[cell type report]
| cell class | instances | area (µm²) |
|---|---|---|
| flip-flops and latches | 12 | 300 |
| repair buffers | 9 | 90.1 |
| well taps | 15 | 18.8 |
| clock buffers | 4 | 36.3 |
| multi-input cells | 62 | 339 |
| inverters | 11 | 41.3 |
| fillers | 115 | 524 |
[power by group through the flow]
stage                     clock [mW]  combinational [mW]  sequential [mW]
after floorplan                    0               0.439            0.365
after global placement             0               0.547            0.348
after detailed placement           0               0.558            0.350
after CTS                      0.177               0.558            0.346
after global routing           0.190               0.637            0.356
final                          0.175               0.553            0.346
===== config.mk =====
export PLATFORM = sky130hd
export DESIGN_NAME = ifu_fetch
export DESIGN_NICKNAME = d
export VERILOG_FILES = /design/src/rtl/ifu_fetch_pkg.sv /design/src/rtl/ifu_fetch_fifo.sv /design/src/rtl/ifu_fetch.sv
export SDC_FILE = /design/constraint.sdc
export NUM_CORES = 1
export LEC_CHECK = 0
export BUFFER_PORTS_ARGS = -buffer_cell sky130_fd_sc_hd__buf_2
export CAP_MARGIN = 20
export CORE_MARGIN = 1.5
export CORE_UTILIZATION = 45
export DETAILED_ROUTE_END_ITERATION = 10
export GPL_ROUTABILITY_DRIVEN = 0
export PLACE_DENSITY = 0.72
export SLEW_MARGIN = 10
export SYNTH_ARGS = -nofsm -noshare
export SYNTH_HDL_FRONTEND = slang
export SYNTH_HIERARCHICAL = 1
export SYNTH_SLANG_ARGS = --single-unit

===== constraint.sdc =====
create_clock -name clk -period 3.15 [get_ports clk]
set_clock_uncertainty 0.05 [all_clocks]
set_input_delay 0.315 -clock clk [delete_from_list [all_inputs] [get_ports clk]]
set_output_delay 0.315 -clock clk [all_outputs]
set_load 0.01 [all_outputs]
### src/rtl/rt_mem_requester.sv
// Single-outstanding requester bridging the core data port to racetrack memory.
// Optional WAIT timeout with error response: define RT_TIMEOUT_EN.
module rt_mem_requester #(
    parameter int ADDR_WIDTH  = 9,
    parameter int DATA_WIDTH  = 32,
    parameter int TIMEOUT_CYC = 64
) (
    input  logic                  clk_i,
    input  logic                  rst_i,
    input  logic                  data_req_i,
    input  logic                  data_we_i,
    input  logic [3:0]            data_be_i,
    input  logic [ADDR_WIDTH-1:0] data_addr_i,
    input  logic [DATA_WIDTH-1:0] data_wdata_i,
    input  logic [DATA_WIDTH-1:0] data_mask_i,
    input  logic [7:0]            data_lim_funct_i,
    output logic                  data_gnt_o,
    output logic                  data_rvalid_o,
    output logic [DATA_WIDTH-1:0] data_rdata_o,
    output logic                  data_err_o,
    output logic                  en_ab_o,
    output logic                  write_pulse_o,
    output logic                  read_pulse_o,
    output logic                  range_active_o,
    output logic                  write_en_data_o,
    output logic [ADDR_WIDTH-1:0] addr_o,
    output logic [3:0]            be_b_o,
    output logic [DATA_WIDTH-1:0] write_data_o,
    output logic [DATA_WIDTH-1:0] mask_o,
    output logic [7:0]            lim_funct_o,
    input  logic [DATA_WIDTH-1:0] r_data_i,
    input  logic                  r_valid_i
);

    typedef enum logic [1:0] {
        IDLE,
        ISSUE,
        WAIT,
        RESP
    } state_t;

    state_t state, state_nxt;

    logic                  req_we;
    logic [3:0]            req_be;
    logic [ADDR_WIDTH-1:0] req_addr;
    logic [DATA_WIDTH-1:0] req_wdata;
    logic [DATA_WIDTH-1:0] req_mask;
    logic [7:0]            req_lim;
    logic [DATA_WIDTH-1:0] rdata_q;
    logic                  grant;
    logic                  timeout;
    logic                  active;

    // No grant while reset is asserted: the edge would not take effect.
    assign grant = data_req_i && (state == IDLE) && !rst_i;

    always_ff @(posedge clk_i) begin
        if (rst_i) begin
            state <= IDLE;
        end else begin
            state <= state_nxt;
        end
    end

    always_comb begin
        state_nxt = state;
        unique case (state)
            IDLE:  if (grant) state_nxt = ISSUE;
            ISSUE: state_nxt = WAIT;
            WAIT:  if (r_valid_i || timeout) state_nxt = RESP;
            RESP:  state_nxt = IDLE;
            default: state_nxt = IDLE;
        endcase
    end

    always_ff @(posedge clk_i) begin
        if (rst_i) begin
            req_we    <= 1'b0;
            req_be    <= '0;
            req_addr  <= '0;
            req_wdata <= '0;
            req_mask  <= '0;
            req_lim   <= '0;
        end else if (grant) begin
            req_we    <= data_we_i;
            req_be    <= data_be_i;
            req_addr  <= data_addr_i;
            req_wdata <= data_wdata_i;
            req_mask  <= data_mask_i;
            req_lim   <= data_lim_funct_i;
        end
    end

    // Writes complete with zero read data; a timeout also returns zero.
    always_ff @(posedge clk_i) begin
        if (rst_i) begin
            rdata_q <= '0;
        end else if (state == WAIT && r_valid_i) begin
            rdata_q <= req_we ? '0 : r_data_i;
        end else if (timeout) begin
            rdata_q <= '0;
        end
    end

`ifdef RT_TIMEOUT_EN
    localparam int CW = $clog2(TIMEOUT_CYC + 1);

    logic [CW-1:0] wait_cnt;
    logic          err_q;

    always_ff @(posedge clk_i) begin
        if (rst_i) begin
            wait_cnt <= '0;
        end else if (state == ISSUE) begin
            wait_cnt <= '0;
        end else if (state == WAIT) begin
            wait_cnt <= wait_cnt + 1'b1;
        end
    end

    // r_valid_i on the last WAIT cycle wins over the timeout.
    assign timeout = (state == WAIT) && !r_valid_i
                   && (wait_cnt == CW'(TIMEOUT_CYC - 1));

    always_ff @(posedge clk_i) begin
        if (rst_i) begin
            err_q <= 1'b0;
        end else if (state == WAIT && r_valid_i) begin
            err_q <= 1'b0;
        end else if (timeout) begin
            err_q <= 1'b1;
        end
    end

    assign data_err_o = err_q;
`else
    assign timeout    = 1'b0;
    assign data_err_o = 1'b0;
`endif

    assign active = (state == ISSUE) || (state == WAIT);

    assign data_gnt_o      = grant;
    assign data_rvalid_o   = (state == RESP);
    assign data_rdata_o    = rdata_q;
    assign en_ab_o         = active;
    assign range_active_o  = active;
    assign read_pulse_o    = (state == ISSUE) && !req_we;
    assign write_pulse_o   = (state == ISSUE) && req_we;
    assign write_en_data_o = (state == ISSUE) && req_we && (req_lim == 8'd0);
    assign addr_o          = active ? req_addr  : '0;
    assign be_b_o          = active ? req_be    : '0;
    assign write_data_o    = active ? req_wdata : '0;
    assign mask_o          = active ? req_mask  : '0;
    assign lim_funct_o     = active ? req_lim   : '0;

endmodule
### config.mk
export PLATFORM = sky130hd
export DESIGN_NAME = rt_mem_requester
export DESIGN_NICKNAME = d
export VERILOG_FILES = /design/src/rtl/rt_mem_requester.sv
export SDC_FILE = /design/constraint.sdc
export NUM_CORES = 1
export LEC_CHECK = 0
export BUFFER_PORTS_ARGS = -buffer_cell sky130_fd_sc_hd__buf_2
export CELL_PAD_IN_SITES_DETAIL_PLACEMENT = 0
export CELL_PAD_IN_SITES_GLOBAL_PLACEMENT = 1
export CORE_UTILIZATION = 32
export DETAILED_ROUTE_END_ITERATION = 6
export PLACE_DENSITY = 0.78
export SYNTH_ARGS = -nofsm -noshare
export SYNTH_HDL_FRONTEND = slang
export SYNTH_SLANG_ARGS = --single-unit
### constraint.sdc
create_clock -name clk_i -period 1.85 [get_ports clk_i]
set_clock_uncertainty 0.05 [all_clocks]
set_input_delay 0.37 -clock clk_i [delete_from_list [all_inputs] [get_ports clk_i]]
set_output_delay 0.37 -clock clk_i [all_outputs]
set_load 0.02 [all_outputs]
==> implementation parameters <==
Parameter                              Value

Finish
  Number of fillers in the final layout    about 1500
  Area taken by multi-input logic gates    approximately 0.0025 mm2
  Final core utilization    0.513
  Sequential cell area    0.00240 mm2
  Post-layout nets    approximately 1000
  Fraction of final layout cells sized beyond drive strength 1    0.429
  Antenna cells    0
  Area growth from synthesis to layout    55.3%
  Post-route cell area    0.00782 mm2

Yosys
  Register bit count reported by yosys    120
  Largest area contributor in the netlist    dfxtp_1
  Post-Syn Area    between 0.005 and 0.006 mm2
  Biggest area contributors in the synthesized netlist    dfxtp_1 48%, nand2_1 15%, a21oi_1 12%
  Fraction of the yosys area taken by sequential cells    0.477
  Netlist cell types    20
  Yosys warning count    0
  Instance count of the mapped netlist    about 640
  EDFF count, synth    0
  Area share of the leading cell type in the synthesized netlist    0.477
  Top cells by instance count after synthesis    208 x nand2_1, 120 x dfxtp_1, 119 x a21oi_1
  Post-synthesis area per instance    between 7 and 8 um2
  Leading cell type by number of instances after synthesis    nand2_1
  Share of synthesized registers carrying an async set or reset    0
  Predominant post-synthesis flop cell    dfxtp_1
  Net count after synthesis    769

Detailed routing
  Number of design rule violations left after detail routing    0
  Total number of vias    roughly 5100
  Detail-routed net length per standard cell    around 15 um
  First-iteration detailed-routing DRC count    ~230
  Post-detailed-route count of antenna-violating nets    0
  Number of vias per cell    about 4.6
  Iteration count of the initial detailed-routing pass    4
  Total wire length    ~16000 um

Global route
  First-pass GRT wire length    24500 um
  Global-route congestion overflow total    0
  Maximum number of pins on one net before global-route repair    68
  Global-route usage over all layers    0.193
  Number of antenna violations at the first check in global routing    0
  Via count of the first global-routing pass    around 4800

Clock tree
  Inserted Clock Buffers    17
  Number of buffers on the longest clock path    2
  Cts hold-fix bufs    0
  Post-CTS clock slew at the launch and capture registers of the worst setup and hold paths    50 ps
  Level count of the clock H-tree    4
  Clk sinks    120
  TritonCTS clock tree    done
  Worst-Skew Late Latency    approximately 400 ps
  Cell chosen for the clock root    clkbuf_16

Setup path
  Setup crit start kind    flip-flop
  Endpoint kind of the worst setup timing path    output port
  Endpoint arrival time on the critical path    between 1500 and 2000 ps
  Path type of the worst setup path    reg2out
  Data required time of the critical path    about 1400 ps
  Setup slack of the most critical reg-to-reg path    between 100 and 150 ps
  Worst-path fanout max    8

Power and ir drop
  Internal Power    7550 uW
  Fraction of power consumed by sequential logic    0.286
  Gate power share    0.419
  Proportion of total power due to net switching    0.342
  Sw power    slightly below 4000 uW
  Maximum ir drop on the vdd rail    between 0.6 and 0.7 mV
  Leakage dissipation    around 0.0035 uW
  Pwr/cell area    ~1500 mW/mm2
  Overall power after layout    roughly 11000 uW
  Clk network pwr share    0.295

STA
  Peak clock frequency supported by timing    473 MHz
  Clock period minus worst slack    approximately 2100 ps
  Final period utilization    1.14
  Slew Viols, Final    0
  RSZ-0062 raised after global routing    true
  Worst hold margin    between 150 and 200 ps
  Final Hold Viols    0
  Worst setup slack after layout    -263 ps
  Final setup violating endpoints    slightly below 90
  Sum of negative setup slack    -18740 ps
  Least-Margin Pin Slew    583 ps
  Worst slew slack as a fraction of its limit    0.611

Place
  Count of port buffers added during placement    approximately 250
  Placer congestion estimate    around 0.7
  Half-perimeter wire length after placement    approximately 9900 um
  Instance area at placement    roughly 0.0065 mm2

Outcome
  Violations in the final reports    negative setup slack
  Status    finished, violations left

Run
  Number of max-cap violations    0

Floorplan
  Num ports    about 250
  Total die area    0.0163 mm2
  Vert. Die Dim    127 um
  Area of the core region    0.0153 mm2
  Horiz. Die Dim    127 um
  Starting Density    0.330
  Number of rows created at floorplan    45

Worst hold path
  Worst min-delay path category    in2reg
## cells by family after synthesis
group                    Yosys count  synth area share
AND/OR/NAND/NOR                  334             0.327
AO/OA/AOI/OAI                    120             0.120
flip-flops                       120             0.477
buffers and inverters             61            0.0611
adder cells (fa/ha/maj)            5            0.0124
multiplexers                       1           0.00199
other                              1          0.000744
## what timing repair did
item | in CTS | in global routing
setup endpoints to repair | 90 | 91
pin swaps | 3 | 1
gates cloned | 6 | 1
resized for setup | 112 | 73
setup buffers | 9 | 3
## final timing paths
path | from | endpoint | cells after the start
min reg2reg | data_rdata_o[10] | data_rdata_o[10] | 2
max | state[1] | mask_o[18] | 6
max reg2reg | state[0] | req_lim[6] | 8
min | data_wdata_i[8] | req_wdata[8] | 3
## flip-flops by register name (all words and copies together) (netlist names)
| name | flops |
|---|---|
| req_be | 4 |
| req_lim | 8 |
| req_addr | 9 |
| data_rdata_o | 32 |
| req_wdata | 32 |
| req_mask | 32 |
| state | 2 |
| req_we | 1 |
## final cells by class
| class | count | area share |
|---|---|---|
| inverter | 4 | 0.00224 |
| timing repair buffer | 279 | 0.260 |
| multi-input combinational | 461 | 0.318 |
| sequential | 120 | 0.307 |
| clock inverter | 11 | 0.0184 |
| tap | 211 | 0.0337 |
| clock buffer | 21 | 0.0601 |
## power groups by stage
stage          Clock [uW]  Combinational, uW  Sequential, uW
5_1_grt              3590               5160            3330
4_1_cts              3460               4670            3270
3_3_place_gp            0               3200            3300
3_5_place_dp            0               3230            3310
2_1_floorplan           0               2150            3320
6_report             3390               4810            3280
## metrics by stage
stage          instances  setup WS (ps)
2_1_floorplan        642           60.9
3_3_place_gp        1058            106
3_5_place_dp        1058           94.2
4_1_cts             1105           -291
5_1_grt             1107           -319
6_report            1107           -263
## critical path, cell delays in order, from the launching register on
cell and delay, ps:
dfxtp_2 330, inv_2 50, ha_4 290, buf_4 150
buf_8 130, and2_2 180, buf_4 160
## layer usage
layer,vias up,global-route usage,routed length (um)
li1,2565,-,-
met1,2397,0.245,7370
met2,169,0.316,7890
met3,6,0.0565,942
met4,0,0.0560,91
met5,-,0,0
## placed cells by master, fill, tap and decap left out, drive strengths merged
cell,instances
or3,1
inv,5
a21oi,119
bufinv,3
clkinv,3
nor2b,2
clkinvlp,4
nor4,2
clkbuf,22
o211a,1
conb,1
ha,5
nand4b,32
nand2,208
nor2,1
and3,1
mux2i,1
and2,87
dfxtp,120
buf,278
Note: power is estimated with default switching activity, not from simulation.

○ ○ ○ ○ ○

Problem to work on. Identify each line in the records above that contains the word "else", and copy it out in full.

Solved problem.
        end else begin
        end else if (grant) begin
        end else if (state == WAIT && r_valid_i) begin
        end else if (timeout) begin
        end else if (state == ISSUE) begin
        end else if (state == WAIT) begin
        end else if (state == WAIT && r_valid_i) begin
        end else if (timeout) begin
`else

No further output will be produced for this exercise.